ACTIVITY:
The response must be made up of the lines in the entries below that contain "else".

== Segment start ==

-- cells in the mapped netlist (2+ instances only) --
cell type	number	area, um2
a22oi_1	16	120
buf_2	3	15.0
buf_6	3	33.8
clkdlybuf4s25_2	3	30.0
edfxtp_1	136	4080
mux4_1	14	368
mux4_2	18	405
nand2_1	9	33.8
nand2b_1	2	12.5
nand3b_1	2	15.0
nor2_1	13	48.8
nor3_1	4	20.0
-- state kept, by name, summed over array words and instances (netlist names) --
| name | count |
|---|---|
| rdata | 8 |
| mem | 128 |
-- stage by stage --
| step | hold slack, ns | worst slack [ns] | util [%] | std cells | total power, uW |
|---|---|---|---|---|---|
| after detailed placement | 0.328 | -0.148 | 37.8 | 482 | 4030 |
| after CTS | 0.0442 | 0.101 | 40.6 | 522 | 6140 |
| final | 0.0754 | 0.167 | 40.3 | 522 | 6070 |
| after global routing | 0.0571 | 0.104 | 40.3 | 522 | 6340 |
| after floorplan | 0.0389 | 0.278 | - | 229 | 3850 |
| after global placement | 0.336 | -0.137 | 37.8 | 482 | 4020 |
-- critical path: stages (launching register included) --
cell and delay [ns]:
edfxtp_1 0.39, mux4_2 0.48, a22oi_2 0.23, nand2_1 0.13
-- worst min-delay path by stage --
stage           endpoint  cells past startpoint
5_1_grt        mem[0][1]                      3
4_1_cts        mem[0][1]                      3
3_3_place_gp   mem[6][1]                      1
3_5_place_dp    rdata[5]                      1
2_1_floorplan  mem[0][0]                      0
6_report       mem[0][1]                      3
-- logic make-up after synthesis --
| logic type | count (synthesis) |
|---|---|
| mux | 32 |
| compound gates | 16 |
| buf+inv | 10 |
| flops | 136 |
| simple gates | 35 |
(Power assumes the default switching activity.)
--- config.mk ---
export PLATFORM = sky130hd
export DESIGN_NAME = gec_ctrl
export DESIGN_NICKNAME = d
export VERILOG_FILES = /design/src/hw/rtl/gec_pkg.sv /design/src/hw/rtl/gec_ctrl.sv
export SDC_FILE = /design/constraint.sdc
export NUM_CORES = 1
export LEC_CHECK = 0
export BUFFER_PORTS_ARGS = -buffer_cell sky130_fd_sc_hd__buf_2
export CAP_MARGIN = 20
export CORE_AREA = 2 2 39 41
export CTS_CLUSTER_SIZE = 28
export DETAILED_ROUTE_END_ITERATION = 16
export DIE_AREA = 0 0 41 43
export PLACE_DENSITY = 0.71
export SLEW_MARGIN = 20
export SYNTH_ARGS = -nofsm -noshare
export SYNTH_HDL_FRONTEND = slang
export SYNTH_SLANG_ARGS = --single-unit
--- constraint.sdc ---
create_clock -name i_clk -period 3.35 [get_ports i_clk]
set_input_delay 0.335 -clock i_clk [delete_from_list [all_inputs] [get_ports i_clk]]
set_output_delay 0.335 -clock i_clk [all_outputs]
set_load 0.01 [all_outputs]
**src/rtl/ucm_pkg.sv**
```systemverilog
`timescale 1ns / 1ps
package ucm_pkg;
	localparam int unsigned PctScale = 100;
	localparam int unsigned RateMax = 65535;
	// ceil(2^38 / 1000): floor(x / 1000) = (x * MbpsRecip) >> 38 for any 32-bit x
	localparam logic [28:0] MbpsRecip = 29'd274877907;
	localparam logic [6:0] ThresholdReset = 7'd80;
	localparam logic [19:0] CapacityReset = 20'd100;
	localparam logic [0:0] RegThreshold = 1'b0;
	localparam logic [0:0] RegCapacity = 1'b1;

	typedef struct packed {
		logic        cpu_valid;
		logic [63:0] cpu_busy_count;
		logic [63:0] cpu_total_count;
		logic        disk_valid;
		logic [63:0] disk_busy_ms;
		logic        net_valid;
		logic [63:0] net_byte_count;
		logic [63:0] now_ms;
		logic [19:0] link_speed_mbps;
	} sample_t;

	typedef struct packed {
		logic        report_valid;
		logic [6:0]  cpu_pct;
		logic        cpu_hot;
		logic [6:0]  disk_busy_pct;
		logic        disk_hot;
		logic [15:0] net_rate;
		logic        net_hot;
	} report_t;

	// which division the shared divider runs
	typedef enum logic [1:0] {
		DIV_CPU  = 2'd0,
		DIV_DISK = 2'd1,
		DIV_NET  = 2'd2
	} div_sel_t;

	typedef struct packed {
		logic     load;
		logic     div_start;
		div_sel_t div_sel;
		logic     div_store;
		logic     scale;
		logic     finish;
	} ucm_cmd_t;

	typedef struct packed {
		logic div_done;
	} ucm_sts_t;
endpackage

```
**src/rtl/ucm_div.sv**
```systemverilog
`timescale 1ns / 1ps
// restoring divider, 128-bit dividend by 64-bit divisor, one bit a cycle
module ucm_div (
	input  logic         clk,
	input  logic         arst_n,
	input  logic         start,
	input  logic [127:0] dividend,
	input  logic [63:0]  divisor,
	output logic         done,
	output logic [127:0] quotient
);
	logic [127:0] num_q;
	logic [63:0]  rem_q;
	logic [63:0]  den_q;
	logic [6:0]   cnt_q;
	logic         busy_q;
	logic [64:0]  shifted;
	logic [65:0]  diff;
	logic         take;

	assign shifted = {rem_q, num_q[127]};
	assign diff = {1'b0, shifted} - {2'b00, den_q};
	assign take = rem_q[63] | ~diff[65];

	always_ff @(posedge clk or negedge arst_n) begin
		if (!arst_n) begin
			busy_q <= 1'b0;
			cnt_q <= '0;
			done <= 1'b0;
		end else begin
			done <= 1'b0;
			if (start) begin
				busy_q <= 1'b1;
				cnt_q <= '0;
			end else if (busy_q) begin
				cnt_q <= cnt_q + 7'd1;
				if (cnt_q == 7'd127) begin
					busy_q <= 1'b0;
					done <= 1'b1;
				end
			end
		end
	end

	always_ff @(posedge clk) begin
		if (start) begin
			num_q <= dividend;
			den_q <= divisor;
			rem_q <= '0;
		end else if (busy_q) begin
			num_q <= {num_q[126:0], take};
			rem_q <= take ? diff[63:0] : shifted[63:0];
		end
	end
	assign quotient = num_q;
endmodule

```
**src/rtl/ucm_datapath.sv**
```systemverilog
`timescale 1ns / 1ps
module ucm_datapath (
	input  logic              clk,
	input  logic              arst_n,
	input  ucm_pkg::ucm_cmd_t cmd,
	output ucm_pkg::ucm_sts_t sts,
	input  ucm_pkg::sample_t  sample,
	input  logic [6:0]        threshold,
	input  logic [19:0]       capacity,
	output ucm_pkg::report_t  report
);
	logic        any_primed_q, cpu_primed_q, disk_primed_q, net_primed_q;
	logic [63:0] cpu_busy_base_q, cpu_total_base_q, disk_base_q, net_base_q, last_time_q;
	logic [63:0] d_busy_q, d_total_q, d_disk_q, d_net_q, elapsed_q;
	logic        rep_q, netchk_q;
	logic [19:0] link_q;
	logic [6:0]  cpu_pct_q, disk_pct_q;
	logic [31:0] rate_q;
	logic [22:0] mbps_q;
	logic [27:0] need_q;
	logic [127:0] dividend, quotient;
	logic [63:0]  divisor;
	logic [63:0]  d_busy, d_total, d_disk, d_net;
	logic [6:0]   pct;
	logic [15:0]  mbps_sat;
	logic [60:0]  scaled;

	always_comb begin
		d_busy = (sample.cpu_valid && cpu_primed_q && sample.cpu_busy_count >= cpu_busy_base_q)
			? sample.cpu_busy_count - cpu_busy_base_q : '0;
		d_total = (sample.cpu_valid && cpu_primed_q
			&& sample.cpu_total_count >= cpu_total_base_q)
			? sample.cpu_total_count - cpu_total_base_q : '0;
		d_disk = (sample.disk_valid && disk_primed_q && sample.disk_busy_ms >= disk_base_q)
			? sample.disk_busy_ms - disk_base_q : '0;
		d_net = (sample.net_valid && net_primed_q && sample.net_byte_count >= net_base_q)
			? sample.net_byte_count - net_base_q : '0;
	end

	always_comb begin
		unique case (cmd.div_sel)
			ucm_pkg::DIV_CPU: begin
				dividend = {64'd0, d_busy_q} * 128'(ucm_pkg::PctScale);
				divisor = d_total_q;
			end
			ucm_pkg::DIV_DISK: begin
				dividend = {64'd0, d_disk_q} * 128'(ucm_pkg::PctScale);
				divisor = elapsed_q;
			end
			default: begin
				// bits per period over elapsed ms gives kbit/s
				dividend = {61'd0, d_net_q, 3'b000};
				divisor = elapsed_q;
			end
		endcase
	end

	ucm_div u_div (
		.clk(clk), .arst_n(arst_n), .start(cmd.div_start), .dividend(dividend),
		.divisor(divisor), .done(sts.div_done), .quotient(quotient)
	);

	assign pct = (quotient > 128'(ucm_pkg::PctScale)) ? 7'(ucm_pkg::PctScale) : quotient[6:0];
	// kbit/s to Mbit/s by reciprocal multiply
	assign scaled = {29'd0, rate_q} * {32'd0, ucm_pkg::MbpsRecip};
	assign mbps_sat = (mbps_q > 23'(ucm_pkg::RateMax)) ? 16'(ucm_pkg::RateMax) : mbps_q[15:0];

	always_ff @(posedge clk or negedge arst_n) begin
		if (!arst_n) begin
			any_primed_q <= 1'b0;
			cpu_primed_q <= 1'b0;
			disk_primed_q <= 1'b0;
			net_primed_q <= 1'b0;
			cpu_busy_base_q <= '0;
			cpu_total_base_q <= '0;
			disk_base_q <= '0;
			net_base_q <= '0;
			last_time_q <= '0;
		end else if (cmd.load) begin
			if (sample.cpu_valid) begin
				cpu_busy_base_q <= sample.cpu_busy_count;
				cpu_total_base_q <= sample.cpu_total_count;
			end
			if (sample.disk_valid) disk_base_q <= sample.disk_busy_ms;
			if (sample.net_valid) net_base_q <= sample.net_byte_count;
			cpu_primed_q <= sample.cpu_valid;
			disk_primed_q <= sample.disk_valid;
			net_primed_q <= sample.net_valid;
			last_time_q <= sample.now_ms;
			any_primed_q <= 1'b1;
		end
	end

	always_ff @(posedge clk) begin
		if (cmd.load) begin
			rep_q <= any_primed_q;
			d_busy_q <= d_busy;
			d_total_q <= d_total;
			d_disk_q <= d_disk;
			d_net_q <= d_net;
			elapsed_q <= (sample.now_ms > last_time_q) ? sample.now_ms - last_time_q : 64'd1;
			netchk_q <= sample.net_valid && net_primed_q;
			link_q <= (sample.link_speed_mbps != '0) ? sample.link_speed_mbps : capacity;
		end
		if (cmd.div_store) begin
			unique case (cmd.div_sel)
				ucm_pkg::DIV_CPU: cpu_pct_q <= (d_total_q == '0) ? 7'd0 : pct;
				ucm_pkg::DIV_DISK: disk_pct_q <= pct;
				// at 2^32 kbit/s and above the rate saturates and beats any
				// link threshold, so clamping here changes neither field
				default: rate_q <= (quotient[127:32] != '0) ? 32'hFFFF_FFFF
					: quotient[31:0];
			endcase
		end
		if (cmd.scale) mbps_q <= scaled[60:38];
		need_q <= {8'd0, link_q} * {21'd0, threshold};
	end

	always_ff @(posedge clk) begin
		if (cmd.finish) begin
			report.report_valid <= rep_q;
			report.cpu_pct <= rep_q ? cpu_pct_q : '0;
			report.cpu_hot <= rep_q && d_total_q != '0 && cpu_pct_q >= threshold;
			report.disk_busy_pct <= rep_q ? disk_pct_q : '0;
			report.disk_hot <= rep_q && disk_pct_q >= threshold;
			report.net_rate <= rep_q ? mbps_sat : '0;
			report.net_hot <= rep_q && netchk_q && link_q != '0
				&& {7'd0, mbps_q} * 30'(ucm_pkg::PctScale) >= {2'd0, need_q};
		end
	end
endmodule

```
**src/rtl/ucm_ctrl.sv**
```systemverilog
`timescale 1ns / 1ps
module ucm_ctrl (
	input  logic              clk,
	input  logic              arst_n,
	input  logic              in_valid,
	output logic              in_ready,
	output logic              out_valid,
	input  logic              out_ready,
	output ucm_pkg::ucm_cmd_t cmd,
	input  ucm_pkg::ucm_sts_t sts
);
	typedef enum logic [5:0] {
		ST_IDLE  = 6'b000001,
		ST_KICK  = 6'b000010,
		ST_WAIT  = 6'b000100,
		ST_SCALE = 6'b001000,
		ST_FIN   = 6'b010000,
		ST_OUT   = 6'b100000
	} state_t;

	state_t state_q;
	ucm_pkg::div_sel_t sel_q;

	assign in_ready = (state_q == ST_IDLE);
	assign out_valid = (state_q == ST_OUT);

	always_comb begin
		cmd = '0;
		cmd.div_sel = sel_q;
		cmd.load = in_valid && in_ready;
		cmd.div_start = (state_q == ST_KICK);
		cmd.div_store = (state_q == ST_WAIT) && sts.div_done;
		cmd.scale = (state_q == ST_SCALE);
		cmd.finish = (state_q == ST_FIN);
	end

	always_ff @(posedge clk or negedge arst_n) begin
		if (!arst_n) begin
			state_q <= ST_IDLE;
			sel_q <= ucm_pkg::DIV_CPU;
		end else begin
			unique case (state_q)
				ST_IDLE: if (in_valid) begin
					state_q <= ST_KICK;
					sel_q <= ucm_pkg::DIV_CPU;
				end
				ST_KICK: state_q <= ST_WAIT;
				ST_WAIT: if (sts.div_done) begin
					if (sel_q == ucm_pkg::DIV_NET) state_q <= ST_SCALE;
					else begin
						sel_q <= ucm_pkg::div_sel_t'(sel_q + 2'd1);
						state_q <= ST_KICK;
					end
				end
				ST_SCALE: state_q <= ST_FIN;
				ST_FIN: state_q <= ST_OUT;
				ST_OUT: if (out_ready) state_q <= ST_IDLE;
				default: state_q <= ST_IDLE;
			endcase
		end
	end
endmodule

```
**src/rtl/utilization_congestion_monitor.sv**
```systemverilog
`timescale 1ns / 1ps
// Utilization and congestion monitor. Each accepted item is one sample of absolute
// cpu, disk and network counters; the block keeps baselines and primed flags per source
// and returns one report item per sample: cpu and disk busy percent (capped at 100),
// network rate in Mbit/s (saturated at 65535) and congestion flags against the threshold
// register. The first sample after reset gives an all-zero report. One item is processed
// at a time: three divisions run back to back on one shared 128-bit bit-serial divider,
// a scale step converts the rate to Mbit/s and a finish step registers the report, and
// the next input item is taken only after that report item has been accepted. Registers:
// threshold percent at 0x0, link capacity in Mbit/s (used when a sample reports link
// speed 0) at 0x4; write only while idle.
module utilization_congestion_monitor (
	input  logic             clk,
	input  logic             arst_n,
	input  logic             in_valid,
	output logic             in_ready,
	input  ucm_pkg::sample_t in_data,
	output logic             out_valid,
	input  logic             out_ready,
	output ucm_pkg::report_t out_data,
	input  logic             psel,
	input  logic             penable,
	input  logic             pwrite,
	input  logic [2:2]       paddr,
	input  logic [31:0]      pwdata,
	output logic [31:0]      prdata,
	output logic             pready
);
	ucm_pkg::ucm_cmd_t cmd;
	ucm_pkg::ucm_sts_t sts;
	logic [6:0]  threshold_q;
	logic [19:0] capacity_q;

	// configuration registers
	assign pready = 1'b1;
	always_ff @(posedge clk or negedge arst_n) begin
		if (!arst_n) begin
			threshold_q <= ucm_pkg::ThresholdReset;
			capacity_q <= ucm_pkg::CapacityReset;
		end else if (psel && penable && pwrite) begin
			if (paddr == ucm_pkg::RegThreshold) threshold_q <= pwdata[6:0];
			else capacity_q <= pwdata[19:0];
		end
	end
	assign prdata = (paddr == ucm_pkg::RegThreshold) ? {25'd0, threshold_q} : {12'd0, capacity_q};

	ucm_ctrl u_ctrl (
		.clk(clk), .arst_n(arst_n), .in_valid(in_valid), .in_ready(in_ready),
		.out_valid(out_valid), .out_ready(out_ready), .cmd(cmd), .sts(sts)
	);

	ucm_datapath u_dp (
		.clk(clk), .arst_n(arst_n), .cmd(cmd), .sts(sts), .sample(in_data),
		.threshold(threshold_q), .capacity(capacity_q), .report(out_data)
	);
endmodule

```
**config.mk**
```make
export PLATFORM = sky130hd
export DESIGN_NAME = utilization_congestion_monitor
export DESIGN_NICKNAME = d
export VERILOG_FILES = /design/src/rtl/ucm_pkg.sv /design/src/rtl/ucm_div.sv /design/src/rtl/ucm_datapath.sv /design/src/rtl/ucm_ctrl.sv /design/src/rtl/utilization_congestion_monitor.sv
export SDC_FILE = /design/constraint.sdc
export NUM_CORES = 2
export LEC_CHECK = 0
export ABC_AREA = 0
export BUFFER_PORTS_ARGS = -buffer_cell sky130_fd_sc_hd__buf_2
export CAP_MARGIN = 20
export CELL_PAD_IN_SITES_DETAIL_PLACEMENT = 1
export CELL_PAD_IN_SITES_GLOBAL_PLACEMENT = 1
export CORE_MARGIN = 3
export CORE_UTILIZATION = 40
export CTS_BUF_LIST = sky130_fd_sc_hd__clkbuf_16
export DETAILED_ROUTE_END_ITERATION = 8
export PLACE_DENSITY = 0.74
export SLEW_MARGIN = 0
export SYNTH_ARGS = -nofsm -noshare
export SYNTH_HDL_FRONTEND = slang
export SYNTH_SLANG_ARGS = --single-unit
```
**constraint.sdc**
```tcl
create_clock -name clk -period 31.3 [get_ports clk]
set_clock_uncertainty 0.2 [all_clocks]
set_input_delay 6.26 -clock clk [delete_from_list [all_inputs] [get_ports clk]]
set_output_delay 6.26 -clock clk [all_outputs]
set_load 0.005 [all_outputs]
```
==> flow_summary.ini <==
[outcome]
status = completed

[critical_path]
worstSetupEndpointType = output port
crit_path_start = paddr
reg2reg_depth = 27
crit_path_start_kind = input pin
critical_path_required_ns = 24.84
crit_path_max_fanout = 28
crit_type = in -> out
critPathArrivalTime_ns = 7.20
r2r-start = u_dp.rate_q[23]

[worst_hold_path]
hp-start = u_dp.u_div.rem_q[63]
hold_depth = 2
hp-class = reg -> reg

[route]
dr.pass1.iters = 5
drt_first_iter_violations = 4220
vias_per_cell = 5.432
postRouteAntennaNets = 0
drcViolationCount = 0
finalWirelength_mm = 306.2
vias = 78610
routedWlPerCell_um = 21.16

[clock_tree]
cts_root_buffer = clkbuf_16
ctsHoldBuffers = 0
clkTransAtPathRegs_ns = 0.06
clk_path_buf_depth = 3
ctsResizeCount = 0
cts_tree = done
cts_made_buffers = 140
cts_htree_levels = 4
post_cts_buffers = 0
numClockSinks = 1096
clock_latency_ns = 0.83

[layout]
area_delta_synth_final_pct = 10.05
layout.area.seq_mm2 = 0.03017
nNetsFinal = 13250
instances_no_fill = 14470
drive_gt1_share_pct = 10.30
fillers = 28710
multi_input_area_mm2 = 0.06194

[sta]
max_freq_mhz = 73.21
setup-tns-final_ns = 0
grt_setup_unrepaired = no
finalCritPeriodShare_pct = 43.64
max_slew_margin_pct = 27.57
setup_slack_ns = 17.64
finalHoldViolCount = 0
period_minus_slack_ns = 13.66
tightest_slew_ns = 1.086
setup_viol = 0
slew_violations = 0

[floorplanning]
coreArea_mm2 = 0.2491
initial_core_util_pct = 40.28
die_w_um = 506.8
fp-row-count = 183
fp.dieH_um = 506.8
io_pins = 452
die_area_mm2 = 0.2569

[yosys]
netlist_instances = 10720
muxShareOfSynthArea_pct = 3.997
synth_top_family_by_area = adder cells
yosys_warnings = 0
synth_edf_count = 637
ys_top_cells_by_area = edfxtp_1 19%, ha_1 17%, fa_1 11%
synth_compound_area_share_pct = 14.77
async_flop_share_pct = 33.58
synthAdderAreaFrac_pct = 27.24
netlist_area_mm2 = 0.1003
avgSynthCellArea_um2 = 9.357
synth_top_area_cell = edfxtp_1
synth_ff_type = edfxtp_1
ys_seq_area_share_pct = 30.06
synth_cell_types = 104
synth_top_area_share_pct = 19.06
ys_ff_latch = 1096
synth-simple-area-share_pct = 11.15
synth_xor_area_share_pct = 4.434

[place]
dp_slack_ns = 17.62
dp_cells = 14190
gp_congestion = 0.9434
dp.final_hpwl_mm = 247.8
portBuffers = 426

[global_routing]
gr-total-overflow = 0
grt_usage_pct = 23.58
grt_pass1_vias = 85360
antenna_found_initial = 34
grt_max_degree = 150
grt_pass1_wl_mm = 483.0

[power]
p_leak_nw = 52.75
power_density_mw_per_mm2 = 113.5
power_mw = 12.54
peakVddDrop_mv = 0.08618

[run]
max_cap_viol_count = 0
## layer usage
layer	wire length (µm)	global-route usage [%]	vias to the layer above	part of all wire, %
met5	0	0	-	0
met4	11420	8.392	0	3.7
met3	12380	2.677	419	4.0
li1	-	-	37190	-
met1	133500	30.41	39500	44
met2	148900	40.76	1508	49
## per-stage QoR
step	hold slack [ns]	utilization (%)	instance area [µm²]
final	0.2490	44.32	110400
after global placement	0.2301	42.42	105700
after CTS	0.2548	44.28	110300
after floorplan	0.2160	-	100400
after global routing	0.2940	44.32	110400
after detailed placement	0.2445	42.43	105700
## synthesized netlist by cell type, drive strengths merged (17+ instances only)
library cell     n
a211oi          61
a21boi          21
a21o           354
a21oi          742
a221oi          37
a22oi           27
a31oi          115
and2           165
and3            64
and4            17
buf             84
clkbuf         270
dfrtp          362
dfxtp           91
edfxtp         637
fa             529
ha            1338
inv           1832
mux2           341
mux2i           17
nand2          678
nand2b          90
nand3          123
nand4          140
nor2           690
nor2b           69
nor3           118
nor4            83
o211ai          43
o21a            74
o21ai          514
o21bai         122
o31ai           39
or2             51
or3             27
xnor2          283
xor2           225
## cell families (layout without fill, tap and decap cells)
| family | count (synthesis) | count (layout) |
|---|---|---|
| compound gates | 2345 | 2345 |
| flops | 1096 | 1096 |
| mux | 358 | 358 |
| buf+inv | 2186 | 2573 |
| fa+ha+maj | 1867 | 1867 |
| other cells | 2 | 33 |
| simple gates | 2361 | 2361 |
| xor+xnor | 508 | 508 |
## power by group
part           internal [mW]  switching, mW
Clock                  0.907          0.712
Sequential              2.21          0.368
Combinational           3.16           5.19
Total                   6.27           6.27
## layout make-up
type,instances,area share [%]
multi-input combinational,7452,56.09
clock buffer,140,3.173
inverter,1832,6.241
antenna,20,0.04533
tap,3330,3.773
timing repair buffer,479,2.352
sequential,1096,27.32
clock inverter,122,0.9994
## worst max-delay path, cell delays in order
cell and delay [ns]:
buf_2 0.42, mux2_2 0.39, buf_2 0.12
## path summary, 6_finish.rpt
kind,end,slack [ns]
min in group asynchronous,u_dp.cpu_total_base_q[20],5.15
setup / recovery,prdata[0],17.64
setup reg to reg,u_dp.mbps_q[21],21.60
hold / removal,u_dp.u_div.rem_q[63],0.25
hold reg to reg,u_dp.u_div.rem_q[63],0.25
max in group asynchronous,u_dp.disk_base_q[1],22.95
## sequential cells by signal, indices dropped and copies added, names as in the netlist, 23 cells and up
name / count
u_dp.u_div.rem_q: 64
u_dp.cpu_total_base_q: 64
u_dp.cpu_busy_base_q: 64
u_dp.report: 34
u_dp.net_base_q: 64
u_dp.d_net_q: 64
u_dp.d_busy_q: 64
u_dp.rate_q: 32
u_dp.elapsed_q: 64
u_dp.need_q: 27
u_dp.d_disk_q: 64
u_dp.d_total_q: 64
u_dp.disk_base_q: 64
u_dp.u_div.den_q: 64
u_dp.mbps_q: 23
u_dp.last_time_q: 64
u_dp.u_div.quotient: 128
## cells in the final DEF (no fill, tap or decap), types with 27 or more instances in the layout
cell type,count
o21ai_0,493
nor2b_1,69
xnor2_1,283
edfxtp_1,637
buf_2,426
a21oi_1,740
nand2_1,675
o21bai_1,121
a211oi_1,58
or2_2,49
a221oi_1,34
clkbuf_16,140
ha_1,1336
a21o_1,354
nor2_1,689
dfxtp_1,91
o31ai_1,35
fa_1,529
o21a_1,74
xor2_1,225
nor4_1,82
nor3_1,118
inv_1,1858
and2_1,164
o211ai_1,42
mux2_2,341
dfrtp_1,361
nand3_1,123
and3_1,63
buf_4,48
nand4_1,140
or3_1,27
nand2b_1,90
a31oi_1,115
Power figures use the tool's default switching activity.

== Segment end ==

WORKED SOLUTION:
		end else begin
			end else if (busy_q) begin
		end else if (busy_q) begin
		end else if (cmd.load) begin
		end else begin
					else begin
		end else if (psel && penable && pwrite) begin
			else capacity_q <= pwdata[19:0];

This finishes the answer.